| DIRECTIONS |
Transcribe only part of the material below: the lines from the one containing "length, um |" through the one containing "detailed placement |", inclusive, exactly as written.

| MATERIAL SUPPLIED |
################

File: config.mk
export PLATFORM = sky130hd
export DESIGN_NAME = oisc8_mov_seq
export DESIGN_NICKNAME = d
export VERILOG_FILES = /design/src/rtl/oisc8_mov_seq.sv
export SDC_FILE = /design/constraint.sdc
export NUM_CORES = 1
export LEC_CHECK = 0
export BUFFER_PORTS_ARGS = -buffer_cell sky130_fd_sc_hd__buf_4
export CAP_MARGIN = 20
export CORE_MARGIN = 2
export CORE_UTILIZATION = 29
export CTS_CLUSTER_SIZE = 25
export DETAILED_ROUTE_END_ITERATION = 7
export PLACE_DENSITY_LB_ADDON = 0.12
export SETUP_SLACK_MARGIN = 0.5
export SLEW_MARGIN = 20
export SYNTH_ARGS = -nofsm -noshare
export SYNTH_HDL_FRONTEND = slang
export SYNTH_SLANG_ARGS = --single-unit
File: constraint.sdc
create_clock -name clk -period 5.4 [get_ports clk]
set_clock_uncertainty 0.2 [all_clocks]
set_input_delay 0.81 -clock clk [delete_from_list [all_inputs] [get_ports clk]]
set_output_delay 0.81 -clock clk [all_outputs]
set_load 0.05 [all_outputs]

################

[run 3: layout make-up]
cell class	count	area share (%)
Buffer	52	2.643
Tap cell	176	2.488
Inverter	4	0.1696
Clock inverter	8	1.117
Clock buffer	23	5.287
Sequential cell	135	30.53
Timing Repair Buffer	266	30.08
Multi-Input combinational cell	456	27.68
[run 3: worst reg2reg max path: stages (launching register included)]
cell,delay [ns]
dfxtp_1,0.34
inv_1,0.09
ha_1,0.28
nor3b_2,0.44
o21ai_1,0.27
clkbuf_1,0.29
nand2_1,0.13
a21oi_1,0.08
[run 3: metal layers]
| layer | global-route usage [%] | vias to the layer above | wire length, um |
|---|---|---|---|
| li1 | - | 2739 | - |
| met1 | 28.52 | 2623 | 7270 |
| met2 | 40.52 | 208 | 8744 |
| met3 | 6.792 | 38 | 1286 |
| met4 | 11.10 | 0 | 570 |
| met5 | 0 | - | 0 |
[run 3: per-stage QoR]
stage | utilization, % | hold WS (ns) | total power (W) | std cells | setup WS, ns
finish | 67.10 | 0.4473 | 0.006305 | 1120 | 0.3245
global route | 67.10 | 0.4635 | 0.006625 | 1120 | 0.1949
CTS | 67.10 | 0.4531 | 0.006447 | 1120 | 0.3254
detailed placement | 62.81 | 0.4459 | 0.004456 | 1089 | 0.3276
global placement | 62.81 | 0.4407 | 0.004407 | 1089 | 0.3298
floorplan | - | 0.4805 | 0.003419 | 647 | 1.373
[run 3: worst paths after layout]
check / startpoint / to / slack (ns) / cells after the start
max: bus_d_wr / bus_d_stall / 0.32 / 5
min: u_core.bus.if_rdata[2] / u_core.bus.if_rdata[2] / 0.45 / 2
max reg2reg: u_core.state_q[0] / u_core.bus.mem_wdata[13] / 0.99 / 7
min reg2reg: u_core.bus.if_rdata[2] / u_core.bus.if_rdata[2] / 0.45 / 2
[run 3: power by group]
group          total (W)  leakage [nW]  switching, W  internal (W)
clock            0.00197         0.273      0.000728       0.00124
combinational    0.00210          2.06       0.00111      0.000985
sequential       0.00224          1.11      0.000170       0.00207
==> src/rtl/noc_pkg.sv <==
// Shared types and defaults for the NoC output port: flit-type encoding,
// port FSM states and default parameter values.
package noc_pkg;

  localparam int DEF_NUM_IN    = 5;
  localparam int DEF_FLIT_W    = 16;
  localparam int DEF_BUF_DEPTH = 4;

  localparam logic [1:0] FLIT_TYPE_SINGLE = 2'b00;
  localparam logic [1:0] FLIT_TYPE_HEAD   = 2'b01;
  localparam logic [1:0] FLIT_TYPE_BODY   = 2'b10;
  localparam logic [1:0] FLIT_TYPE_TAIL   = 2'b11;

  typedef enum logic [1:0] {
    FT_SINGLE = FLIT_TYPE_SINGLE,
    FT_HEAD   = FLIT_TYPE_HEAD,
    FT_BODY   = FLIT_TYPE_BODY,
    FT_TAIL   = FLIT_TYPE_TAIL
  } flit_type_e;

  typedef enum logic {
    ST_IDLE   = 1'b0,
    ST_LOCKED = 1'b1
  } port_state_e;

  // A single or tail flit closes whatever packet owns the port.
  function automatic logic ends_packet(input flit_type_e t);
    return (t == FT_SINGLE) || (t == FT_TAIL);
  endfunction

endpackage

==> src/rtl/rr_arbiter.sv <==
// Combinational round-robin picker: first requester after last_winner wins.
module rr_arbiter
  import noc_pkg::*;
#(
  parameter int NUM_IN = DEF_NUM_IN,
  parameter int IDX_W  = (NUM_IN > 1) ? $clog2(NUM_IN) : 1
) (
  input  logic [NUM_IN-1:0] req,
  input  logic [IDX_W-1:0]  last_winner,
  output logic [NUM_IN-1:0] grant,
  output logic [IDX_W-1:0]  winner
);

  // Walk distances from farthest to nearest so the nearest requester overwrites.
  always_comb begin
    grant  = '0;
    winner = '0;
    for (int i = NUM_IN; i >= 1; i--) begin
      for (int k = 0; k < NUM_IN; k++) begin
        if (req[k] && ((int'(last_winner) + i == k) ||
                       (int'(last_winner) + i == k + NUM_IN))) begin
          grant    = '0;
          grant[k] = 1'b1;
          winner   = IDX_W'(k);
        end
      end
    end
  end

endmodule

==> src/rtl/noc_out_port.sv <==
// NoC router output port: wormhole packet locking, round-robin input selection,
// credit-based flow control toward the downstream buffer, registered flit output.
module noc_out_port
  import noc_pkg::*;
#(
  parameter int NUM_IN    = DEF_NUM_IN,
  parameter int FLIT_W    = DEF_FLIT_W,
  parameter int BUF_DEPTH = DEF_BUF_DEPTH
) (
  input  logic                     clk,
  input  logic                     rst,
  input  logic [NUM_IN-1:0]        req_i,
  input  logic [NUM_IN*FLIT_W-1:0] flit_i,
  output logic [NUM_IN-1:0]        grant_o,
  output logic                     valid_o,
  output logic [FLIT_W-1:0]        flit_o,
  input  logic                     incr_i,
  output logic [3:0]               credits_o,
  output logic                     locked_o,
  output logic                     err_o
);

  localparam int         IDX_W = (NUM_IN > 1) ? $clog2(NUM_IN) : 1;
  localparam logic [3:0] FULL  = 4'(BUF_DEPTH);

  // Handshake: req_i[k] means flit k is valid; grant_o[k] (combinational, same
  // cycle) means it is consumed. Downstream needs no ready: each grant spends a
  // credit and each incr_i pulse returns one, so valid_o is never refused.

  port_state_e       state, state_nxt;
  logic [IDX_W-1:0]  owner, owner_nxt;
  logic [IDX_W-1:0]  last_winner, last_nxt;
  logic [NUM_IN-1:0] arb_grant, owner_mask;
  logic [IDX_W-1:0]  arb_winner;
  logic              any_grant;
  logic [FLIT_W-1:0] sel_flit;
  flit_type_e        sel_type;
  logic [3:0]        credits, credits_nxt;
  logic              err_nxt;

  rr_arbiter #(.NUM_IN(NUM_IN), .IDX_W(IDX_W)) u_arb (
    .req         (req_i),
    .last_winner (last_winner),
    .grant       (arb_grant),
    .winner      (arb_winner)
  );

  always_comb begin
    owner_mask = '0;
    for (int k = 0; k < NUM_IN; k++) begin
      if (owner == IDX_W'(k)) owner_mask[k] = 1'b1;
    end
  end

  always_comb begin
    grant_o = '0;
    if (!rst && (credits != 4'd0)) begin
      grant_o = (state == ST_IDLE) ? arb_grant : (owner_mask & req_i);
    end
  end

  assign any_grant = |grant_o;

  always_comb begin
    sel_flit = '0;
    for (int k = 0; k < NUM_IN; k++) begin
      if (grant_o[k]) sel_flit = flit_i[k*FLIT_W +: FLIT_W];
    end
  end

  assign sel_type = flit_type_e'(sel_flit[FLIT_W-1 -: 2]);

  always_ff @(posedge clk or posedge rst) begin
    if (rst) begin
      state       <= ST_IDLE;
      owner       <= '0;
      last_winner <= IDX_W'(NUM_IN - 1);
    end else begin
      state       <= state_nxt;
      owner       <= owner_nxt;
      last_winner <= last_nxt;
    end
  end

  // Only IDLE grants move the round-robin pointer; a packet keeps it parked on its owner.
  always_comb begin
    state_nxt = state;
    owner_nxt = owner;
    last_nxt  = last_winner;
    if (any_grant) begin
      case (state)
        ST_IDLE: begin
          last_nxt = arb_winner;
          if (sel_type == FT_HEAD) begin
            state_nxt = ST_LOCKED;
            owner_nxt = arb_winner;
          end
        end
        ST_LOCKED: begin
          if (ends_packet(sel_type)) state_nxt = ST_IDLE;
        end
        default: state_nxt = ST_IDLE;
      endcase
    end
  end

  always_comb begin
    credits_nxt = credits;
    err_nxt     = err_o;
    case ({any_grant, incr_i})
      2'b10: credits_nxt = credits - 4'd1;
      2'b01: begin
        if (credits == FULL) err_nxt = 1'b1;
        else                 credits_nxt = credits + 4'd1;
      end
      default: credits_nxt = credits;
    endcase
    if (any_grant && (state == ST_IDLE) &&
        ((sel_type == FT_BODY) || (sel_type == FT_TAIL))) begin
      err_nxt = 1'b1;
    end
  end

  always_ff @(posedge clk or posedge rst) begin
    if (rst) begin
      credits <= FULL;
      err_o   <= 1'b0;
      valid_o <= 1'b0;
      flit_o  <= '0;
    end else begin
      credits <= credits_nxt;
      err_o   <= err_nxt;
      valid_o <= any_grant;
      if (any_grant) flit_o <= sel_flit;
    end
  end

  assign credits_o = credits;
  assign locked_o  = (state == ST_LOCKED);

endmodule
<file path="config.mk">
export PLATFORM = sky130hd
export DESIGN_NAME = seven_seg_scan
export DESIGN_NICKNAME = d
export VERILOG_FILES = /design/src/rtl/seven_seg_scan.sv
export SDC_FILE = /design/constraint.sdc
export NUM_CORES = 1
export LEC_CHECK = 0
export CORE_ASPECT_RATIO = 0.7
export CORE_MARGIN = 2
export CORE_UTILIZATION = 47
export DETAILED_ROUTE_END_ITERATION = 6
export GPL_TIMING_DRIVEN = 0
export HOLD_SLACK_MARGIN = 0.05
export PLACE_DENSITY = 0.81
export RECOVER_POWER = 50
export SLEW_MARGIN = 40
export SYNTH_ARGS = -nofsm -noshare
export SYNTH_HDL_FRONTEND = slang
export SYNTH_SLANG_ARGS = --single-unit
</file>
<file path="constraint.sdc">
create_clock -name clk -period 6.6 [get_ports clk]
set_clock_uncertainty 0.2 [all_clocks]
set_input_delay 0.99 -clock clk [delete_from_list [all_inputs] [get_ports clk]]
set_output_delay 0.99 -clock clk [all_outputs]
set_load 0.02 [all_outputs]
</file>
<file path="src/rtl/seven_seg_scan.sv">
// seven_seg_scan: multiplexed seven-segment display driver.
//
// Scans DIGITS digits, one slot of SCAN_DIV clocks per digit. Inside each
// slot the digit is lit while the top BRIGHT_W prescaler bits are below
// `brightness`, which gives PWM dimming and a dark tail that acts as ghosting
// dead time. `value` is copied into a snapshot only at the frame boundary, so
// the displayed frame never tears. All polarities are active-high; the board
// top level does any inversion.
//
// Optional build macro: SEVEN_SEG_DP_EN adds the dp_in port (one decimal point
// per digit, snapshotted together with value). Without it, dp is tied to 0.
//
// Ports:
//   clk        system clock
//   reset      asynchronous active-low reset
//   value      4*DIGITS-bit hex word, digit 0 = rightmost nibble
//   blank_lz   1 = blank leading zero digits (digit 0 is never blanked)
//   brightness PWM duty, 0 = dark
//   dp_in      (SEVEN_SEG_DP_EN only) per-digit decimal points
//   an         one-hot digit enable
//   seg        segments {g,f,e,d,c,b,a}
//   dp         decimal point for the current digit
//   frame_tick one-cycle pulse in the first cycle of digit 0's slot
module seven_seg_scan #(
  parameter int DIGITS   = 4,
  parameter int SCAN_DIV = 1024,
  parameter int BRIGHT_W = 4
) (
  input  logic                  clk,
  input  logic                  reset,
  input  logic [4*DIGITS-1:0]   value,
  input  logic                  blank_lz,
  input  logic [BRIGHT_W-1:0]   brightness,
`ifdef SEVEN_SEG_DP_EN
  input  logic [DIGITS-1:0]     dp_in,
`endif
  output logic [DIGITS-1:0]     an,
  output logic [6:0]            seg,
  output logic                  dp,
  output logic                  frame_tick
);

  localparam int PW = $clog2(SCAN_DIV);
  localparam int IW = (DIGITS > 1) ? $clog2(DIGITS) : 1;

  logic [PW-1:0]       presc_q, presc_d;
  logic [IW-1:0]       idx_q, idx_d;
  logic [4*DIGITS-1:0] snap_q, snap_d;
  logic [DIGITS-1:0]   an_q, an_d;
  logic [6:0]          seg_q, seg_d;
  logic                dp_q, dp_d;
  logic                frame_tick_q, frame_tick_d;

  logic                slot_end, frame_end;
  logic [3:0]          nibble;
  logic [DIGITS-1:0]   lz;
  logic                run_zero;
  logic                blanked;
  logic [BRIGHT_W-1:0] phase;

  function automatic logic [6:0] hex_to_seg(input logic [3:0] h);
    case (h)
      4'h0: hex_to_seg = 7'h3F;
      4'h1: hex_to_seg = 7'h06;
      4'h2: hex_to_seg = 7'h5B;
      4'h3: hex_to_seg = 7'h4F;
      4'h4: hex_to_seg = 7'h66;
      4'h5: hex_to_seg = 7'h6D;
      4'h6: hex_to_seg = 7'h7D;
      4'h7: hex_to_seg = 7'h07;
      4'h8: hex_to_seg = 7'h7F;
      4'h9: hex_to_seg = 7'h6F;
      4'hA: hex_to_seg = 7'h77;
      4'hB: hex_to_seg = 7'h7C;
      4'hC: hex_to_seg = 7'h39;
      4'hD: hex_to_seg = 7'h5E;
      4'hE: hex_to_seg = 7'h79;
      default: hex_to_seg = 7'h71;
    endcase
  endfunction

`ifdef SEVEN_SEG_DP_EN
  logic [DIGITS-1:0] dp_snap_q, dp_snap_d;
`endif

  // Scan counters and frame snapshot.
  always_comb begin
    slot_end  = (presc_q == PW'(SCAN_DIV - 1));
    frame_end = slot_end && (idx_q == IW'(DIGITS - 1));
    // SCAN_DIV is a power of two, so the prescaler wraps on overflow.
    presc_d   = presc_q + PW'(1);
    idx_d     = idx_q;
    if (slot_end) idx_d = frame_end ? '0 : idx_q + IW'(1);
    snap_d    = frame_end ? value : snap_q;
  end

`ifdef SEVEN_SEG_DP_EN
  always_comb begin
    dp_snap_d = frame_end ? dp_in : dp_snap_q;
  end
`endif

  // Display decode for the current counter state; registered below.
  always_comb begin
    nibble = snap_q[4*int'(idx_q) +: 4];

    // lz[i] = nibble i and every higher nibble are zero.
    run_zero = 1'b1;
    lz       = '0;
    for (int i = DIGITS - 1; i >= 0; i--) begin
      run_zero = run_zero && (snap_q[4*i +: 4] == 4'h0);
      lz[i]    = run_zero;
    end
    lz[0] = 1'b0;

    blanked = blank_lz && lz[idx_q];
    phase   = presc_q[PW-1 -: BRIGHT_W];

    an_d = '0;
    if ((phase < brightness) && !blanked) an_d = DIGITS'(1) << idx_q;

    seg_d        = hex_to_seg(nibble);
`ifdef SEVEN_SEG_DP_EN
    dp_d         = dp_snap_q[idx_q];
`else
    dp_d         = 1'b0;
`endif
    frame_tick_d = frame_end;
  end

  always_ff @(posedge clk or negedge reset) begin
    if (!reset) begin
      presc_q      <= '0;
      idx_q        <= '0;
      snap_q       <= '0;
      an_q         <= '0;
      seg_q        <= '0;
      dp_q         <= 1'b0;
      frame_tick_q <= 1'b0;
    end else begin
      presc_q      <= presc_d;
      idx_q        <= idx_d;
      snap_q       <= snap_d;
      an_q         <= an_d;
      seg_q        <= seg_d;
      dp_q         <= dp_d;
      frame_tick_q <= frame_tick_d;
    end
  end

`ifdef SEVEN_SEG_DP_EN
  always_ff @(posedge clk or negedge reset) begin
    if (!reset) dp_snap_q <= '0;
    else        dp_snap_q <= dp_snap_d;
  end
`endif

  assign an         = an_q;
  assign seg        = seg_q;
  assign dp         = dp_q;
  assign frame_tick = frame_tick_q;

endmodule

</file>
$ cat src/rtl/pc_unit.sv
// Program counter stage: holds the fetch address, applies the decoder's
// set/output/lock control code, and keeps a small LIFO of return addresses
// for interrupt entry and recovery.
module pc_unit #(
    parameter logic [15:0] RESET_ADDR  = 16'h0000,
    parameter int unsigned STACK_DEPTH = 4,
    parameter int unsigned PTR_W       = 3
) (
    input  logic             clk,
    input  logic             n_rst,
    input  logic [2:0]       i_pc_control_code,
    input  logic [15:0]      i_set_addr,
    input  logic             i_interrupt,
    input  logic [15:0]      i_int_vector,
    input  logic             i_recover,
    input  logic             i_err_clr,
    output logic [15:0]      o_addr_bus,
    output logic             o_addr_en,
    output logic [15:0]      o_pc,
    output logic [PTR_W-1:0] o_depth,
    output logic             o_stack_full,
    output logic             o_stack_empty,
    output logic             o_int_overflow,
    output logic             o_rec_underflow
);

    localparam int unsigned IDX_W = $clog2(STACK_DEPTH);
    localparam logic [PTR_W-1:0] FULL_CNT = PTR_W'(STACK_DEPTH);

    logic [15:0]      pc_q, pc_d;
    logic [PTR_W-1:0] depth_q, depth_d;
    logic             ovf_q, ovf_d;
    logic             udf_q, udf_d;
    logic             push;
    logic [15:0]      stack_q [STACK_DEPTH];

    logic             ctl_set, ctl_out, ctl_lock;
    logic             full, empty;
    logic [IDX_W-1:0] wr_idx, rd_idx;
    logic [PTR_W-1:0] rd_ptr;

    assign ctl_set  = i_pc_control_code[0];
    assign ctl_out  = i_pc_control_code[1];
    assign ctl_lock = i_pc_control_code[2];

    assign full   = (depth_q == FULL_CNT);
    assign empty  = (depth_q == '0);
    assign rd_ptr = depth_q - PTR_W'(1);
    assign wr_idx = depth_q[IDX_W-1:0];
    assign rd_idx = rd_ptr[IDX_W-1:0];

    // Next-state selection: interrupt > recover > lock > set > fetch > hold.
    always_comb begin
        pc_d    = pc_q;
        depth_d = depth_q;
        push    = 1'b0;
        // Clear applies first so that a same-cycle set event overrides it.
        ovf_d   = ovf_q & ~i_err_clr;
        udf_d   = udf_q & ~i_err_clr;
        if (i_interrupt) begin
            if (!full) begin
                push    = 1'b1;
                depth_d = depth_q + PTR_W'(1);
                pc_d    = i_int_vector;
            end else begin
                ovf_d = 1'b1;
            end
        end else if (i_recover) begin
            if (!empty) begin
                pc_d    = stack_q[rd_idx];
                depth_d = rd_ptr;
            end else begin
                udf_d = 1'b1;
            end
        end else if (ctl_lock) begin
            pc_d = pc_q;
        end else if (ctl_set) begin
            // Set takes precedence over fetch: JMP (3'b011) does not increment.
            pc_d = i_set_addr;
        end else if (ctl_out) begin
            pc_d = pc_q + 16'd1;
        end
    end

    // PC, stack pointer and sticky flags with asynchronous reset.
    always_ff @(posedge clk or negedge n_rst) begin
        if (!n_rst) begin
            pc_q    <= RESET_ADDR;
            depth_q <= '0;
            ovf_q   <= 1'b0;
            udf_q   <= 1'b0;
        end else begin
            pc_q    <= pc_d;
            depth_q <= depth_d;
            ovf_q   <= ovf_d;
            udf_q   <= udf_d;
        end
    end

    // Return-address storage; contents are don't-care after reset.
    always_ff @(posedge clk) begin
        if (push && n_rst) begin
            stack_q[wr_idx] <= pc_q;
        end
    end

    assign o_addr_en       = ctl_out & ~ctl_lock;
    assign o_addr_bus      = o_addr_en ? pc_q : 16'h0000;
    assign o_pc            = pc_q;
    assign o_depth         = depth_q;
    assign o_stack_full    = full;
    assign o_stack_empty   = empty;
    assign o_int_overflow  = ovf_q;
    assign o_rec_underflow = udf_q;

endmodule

################

| ANSWER FOR THE TASK |
| layer | global-route usage [%] | vias to the layer above | wire length, um |
|---|---|---|---|
| li1 | - | 2739 | - |
| met1 | 28.52 | 2623 | 7270 |
| met2 | 40.52 | 208 | 8744 |
| met3 | 6.792 | 38 | 1286 |
| met4 | 11.10 | 0 | 570 |
| met5 | 0 | - | 0 |
[run 3: per-stage QoR]
stage | utilization, % | hold WS (ns) | total power (W) | std cells | setup WS, ns
finish | 67.10 | 0.4473 | 0.006305 | 1120 | 0.3245
global route | 67.10 | 0.4635 | 0.006625 | 1120 | 0.1949
CTS | 67.10 | 0.4531 | 0.006447 | 1120 | 0.3254
detailed placement | 62.81 | 0.4459 | 0.004456 | 1089 | 0.3276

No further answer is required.